What the task asks: Please transcribe exactly, and only, the lines of the data below between the line holding "(tm) cnt_match <= cnt_match + 13'd1;" and the line holding "if (ob_take) begin", inclusive.

---------- Records for the task ----------

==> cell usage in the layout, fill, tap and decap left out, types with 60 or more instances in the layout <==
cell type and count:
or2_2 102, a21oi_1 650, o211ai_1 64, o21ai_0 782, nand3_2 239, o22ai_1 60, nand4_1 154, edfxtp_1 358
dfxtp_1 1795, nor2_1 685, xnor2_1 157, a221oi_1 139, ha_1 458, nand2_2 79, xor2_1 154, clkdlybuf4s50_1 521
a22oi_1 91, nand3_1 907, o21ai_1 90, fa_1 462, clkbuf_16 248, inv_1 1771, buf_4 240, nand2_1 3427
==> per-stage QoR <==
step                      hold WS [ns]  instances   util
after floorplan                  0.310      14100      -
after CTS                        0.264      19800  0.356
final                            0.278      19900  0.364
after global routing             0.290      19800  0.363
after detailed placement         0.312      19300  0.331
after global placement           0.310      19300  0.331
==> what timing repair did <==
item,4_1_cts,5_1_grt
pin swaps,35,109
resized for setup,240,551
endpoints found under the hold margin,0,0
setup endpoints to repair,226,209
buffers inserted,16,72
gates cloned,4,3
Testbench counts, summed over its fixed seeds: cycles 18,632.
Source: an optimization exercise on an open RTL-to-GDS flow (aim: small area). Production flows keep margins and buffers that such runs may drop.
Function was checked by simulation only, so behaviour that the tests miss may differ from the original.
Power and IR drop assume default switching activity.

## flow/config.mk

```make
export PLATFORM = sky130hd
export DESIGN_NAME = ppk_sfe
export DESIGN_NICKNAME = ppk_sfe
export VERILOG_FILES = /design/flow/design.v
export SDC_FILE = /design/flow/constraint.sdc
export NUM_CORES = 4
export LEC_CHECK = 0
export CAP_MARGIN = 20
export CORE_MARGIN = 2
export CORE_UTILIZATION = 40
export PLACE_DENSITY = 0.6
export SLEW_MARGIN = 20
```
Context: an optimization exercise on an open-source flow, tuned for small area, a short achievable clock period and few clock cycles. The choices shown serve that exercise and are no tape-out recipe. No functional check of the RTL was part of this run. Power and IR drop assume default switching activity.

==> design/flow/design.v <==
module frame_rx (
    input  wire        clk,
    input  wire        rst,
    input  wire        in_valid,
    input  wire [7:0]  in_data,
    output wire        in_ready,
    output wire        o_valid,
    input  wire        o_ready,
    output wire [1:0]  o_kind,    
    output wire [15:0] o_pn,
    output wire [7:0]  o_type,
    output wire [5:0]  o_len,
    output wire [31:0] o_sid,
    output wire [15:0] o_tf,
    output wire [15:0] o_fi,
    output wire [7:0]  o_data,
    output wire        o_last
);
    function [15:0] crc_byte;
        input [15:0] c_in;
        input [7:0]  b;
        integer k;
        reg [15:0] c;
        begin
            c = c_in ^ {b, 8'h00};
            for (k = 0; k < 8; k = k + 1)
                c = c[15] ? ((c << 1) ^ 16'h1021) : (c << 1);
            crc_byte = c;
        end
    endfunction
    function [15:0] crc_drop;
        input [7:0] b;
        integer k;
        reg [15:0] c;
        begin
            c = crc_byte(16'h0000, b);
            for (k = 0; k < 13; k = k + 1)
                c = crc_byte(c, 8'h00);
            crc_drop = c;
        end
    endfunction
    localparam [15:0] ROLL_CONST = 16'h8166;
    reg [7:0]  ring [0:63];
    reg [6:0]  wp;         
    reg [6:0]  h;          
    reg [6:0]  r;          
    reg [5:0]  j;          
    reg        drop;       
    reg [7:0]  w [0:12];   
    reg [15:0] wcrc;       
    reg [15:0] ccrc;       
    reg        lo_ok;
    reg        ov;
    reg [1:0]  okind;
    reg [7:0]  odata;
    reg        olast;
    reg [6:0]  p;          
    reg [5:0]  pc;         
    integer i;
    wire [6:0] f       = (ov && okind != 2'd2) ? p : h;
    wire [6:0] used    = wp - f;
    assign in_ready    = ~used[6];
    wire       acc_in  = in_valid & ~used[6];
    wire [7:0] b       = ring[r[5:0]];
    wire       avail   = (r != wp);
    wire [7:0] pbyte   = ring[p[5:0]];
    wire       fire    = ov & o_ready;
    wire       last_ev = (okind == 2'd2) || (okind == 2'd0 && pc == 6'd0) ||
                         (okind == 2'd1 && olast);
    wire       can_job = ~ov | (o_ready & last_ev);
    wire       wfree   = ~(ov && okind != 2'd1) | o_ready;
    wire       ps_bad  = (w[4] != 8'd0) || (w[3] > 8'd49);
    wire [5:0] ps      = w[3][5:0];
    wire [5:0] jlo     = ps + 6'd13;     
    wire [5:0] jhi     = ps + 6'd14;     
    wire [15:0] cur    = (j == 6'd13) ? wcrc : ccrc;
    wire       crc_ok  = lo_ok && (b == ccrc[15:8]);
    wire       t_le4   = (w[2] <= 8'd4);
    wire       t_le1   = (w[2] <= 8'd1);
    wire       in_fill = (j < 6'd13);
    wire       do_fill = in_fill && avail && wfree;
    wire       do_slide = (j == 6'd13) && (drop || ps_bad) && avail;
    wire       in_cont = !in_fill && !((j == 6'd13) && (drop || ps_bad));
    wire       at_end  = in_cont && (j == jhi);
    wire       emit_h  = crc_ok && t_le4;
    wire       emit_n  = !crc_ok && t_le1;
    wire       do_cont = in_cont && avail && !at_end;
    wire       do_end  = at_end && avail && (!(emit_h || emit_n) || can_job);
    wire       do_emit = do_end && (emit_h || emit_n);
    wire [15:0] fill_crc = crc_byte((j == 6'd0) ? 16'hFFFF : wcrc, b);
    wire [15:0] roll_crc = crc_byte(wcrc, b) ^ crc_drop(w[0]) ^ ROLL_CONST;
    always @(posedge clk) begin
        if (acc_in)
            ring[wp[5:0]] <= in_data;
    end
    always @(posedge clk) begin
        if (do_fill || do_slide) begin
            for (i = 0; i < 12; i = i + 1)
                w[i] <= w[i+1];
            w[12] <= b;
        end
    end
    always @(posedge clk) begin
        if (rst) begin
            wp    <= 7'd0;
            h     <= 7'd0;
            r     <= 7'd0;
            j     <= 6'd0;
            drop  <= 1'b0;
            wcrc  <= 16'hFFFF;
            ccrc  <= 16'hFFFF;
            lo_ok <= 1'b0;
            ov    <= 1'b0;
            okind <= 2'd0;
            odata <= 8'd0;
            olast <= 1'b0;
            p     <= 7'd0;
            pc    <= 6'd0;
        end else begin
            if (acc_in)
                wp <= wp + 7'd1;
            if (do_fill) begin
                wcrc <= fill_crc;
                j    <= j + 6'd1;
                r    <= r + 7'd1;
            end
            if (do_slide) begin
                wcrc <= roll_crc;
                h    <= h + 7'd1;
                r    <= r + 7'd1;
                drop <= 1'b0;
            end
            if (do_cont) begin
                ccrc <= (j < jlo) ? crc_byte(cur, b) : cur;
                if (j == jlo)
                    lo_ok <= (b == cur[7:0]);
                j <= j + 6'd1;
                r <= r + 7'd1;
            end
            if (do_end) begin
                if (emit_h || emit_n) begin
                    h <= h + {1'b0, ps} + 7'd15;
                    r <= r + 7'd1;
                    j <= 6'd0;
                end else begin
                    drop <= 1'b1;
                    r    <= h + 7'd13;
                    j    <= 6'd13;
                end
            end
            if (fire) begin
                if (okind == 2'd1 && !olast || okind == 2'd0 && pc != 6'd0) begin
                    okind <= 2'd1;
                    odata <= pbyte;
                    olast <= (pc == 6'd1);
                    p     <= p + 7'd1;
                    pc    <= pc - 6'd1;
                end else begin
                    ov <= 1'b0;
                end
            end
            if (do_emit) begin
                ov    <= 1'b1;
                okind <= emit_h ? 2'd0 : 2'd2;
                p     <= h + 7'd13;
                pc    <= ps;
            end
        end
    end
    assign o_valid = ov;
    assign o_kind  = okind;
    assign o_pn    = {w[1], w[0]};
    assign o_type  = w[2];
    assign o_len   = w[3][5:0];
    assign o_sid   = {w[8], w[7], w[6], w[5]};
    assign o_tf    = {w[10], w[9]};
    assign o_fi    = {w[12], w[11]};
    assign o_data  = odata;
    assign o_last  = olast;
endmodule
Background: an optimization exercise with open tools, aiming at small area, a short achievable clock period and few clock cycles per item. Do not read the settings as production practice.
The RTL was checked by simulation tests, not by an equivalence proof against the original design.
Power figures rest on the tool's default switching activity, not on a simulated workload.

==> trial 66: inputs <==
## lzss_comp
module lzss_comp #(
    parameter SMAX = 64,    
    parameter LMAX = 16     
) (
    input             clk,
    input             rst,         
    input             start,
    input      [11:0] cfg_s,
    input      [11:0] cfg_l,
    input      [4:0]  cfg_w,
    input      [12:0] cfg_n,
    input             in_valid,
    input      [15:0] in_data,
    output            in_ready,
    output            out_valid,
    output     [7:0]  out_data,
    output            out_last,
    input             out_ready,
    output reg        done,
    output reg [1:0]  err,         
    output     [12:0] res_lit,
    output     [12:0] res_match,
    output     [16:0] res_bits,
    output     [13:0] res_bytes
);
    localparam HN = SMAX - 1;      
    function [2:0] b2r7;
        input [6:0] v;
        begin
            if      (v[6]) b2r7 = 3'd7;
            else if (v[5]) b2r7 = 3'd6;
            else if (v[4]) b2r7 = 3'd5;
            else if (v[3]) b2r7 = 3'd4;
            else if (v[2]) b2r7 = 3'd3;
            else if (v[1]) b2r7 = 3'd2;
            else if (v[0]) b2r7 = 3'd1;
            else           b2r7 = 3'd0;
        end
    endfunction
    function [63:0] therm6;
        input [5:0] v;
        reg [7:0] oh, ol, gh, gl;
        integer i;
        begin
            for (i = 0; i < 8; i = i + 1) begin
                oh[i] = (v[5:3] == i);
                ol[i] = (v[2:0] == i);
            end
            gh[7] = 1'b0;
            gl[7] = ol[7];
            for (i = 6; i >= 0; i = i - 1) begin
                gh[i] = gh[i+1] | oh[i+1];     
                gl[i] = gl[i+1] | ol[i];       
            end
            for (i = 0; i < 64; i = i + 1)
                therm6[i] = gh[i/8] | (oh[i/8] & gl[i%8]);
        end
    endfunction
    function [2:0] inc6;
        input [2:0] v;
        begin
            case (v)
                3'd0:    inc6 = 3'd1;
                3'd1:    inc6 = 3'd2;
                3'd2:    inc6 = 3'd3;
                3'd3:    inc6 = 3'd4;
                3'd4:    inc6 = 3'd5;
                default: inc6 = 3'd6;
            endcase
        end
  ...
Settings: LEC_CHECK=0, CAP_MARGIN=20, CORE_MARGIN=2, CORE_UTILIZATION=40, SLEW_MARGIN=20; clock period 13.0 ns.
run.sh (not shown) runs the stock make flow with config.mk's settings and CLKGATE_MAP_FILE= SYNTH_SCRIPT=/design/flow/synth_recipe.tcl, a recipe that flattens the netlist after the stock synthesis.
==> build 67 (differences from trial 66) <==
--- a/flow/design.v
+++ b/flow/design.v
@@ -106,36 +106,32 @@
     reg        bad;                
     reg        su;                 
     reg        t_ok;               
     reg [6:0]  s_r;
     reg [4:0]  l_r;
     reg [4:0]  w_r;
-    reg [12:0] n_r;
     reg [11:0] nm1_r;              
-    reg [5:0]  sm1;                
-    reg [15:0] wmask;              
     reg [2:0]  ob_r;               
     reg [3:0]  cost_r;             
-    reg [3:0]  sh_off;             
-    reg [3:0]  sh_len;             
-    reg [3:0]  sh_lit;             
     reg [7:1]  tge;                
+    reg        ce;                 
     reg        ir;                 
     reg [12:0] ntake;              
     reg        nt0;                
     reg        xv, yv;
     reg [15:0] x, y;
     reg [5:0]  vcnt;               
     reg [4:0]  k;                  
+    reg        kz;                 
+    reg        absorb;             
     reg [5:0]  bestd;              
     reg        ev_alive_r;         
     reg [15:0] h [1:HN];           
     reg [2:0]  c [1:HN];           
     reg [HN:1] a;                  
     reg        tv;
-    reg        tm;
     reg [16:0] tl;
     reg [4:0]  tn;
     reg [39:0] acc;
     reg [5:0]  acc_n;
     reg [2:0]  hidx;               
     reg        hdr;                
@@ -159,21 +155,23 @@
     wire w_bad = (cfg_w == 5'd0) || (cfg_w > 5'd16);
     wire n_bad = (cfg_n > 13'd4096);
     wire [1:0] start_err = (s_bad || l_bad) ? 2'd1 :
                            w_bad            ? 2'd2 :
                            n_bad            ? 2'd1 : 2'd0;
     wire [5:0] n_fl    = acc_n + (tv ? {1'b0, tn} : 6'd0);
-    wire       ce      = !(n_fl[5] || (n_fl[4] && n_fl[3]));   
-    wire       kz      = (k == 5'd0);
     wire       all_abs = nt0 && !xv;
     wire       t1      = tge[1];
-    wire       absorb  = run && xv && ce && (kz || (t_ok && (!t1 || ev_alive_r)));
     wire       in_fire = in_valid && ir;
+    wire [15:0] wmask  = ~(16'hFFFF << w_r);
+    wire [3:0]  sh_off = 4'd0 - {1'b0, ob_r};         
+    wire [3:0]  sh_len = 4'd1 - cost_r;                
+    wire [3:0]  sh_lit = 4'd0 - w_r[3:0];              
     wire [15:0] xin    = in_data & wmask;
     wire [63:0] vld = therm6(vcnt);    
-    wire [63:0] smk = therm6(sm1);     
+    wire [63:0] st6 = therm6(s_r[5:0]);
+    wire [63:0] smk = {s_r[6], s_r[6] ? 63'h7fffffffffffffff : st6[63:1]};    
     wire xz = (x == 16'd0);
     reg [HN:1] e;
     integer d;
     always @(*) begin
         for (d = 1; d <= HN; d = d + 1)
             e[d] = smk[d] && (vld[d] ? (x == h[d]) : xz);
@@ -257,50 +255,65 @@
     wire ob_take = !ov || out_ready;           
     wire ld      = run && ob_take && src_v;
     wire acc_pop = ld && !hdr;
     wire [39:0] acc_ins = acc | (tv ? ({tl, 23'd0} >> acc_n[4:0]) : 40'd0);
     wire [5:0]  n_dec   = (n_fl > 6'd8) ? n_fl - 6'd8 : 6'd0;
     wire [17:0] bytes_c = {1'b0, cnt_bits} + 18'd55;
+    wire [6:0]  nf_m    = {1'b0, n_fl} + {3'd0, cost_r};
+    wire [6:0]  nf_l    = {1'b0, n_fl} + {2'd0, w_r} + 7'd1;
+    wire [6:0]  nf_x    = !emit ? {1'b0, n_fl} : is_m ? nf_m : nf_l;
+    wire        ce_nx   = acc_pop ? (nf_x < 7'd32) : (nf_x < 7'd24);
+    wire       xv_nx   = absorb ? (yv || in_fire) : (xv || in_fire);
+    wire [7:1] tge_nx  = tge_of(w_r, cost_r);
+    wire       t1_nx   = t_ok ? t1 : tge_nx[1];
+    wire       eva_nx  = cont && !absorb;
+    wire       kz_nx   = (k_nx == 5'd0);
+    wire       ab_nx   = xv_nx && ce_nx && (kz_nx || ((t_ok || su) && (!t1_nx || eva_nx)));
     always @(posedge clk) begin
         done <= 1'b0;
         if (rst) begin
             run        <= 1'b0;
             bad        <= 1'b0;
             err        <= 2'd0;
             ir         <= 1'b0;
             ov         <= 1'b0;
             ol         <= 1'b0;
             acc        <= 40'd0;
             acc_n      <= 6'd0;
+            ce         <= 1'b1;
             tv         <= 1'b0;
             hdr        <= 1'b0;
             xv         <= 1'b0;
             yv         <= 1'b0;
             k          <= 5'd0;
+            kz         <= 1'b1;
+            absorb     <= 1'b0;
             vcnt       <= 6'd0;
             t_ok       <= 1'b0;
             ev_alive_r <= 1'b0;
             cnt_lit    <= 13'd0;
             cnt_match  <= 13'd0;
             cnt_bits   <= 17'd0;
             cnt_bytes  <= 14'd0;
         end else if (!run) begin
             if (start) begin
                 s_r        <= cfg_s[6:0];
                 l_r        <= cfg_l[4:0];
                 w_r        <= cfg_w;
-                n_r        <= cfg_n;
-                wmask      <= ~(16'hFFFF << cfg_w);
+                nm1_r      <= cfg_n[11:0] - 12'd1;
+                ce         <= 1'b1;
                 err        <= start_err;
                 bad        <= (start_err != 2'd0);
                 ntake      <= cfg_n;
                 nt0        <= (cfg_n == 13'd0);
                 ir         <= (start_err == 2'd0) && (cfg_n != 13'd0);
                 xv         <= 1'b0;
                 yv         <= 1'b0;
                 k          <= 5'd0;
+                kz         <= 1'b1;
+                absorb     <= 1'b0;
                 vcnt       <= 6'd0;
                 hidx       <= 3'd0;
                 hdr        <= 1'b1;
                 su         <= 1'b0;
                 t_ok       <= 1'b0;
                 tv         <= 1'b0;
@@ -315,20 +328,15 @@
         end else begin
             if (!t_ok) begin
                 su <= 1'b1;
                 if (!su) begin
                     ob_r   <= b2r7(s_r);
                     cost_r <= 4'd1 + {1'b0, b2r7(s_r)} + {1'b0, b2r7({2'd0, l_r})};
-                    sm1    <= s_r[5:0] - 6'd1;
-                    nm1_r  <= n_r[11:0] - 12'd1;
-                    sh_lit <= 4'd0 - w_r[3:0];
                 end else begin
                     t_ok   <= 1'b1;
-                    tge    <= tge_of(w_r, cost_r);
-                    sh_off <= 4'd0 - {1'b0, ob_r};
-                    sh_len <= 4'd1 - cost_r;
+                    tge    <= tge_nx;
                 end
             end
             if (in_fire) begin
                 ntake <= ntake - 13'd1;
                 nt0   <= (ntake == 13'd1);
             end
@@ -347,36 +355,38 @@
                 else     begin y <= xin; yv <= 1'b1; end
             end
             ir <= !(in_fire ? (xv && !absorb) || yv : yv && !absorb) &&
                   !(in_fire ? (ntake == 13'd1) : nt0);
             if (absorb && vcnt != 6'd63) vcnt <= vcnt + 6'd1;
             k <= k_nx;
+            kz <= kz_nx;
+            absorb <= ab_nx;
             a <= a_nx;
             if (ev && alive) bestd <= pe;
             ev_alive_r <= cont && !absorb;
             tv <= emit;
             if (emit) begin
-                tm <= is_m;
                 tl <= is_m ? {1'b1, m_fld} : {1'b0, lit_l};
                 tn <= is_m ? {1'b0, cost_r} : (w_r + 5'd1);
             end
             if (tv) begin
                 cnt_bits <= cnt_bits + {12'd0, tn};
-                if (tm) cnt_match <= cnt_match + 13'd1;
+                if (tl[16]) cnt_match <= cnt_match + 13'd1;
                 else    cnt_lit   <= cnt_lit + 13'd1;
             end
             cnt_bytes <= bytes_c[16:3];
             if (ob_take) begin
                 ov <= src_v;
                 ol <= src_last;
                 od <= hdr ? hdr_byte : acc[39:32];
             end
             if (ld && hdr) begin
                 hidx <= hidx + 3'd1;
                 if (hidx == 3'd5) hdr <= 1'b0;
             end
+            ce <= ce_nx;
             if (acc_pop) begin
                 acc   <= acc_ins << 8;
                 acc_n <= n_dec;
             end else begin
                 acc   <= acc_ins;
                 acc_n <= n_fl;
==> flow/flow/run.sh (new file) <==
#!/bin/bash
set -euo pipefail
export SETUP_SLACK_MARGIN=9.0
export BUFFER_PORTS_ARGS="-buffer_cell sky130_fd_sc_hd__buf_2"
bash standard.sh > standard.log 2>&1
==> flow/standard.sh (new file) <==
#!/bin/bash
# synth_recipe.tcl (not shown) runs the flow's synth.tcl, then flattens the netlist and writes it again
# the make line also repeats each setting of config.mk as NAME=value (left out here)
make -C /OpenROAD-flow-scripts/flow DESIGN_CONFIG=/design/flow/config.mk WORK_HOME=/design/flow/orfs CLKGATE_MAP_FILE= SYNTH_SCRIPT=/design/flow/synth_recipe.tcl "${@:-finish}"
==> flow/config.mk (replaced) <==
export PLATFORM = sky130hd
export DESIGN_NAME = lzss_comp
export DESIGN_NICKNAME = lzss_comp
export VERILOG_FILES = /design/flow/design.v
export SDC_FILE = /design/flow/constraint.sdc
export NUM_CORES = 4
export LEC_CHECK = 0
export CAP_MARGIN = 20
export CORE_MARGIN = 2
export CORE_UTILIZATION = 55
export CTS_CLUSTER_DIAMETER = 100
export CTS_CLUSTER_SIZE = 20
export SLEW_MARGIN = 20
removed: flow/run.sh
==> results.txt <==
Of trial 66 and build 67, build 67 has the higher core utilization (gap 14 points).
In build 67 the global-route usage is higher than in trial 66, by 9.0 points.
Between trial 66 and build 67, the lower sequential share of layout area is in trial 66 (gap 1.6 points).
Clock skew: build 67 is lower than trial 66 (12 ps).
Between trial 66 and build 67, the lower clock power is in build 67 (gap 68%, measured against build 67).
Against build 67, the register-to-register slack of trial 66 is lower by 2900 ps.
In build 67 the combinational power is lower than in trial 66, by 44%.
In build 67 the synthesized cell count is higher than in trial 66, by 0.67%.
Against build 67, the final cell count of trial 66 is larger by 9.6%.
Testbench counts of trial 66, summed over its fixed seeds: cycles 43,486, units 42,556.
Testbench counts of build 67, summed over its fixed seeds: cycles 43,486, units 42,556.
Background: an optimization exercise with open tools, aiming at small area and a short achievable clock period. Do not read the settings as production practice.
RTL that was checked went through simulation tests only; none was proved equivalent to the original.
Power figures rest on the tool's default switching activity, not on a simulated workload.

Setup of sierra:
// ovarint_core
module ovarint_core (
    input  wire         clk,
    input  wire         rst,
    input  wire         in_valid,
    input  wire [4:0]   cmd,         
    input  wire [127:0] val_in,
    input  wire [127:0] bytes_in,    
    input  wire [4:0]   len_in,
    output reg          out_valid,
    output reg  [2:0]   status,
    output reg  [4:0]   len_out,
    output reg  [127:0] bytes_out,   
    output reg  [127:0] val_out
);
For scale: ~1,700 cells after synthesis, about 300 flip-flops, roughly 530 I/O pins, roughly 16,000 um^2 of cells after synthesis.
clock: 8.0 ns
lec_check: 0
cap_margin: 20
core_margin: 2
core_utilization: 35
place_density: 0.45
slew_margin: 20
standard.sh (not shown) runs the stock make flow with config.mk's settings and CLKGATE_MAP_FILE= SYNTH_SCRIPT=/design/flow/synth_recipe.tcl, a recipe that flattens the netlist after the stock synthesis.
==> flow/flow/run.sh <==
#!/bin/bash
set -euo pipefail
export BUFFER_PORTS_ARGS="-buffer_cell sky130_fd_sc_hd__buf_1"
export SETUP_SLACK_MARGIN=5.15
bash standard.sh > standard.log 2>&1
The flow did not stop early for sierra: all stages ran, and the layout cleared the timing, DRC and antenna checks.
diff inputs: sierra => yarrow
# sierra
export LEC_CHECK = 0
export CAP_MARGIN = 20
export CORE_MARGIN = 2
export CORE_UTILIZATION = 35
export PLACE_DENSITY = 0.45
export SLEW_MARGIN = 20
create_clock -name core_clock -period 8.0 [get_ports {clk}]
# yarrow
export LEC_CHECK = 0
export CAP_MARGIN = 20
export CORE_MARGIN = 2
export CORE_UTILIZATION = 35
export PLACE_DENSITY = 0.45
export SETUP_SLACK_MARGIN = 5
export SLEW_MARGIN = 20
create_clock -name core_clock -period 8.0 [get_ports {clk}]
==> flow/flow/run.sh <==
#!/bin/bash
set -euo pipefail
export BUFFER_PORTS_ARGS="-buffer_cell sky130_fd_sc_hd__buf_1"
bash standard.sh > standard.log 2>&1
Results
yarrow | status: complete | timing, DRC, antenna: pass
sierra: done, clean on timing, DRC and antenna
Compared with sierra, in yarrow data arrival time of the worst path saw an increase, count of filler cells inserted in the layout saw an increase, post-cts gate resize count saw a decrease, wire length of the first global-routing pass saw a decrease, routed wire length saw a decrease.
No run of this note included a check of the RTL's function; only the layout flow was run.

----------

Finished task:
-                if (tm) cnt_match <= cnt_match + 13'd1;
+                if (tl[16]) cnt_match <= cnt_match + 13'd1;
                 else    cnt_lit   <= cnt_lit + 13'd1;
             end
             cnt_bytes <= bytes_c[16:3];
             if (ob_take) begin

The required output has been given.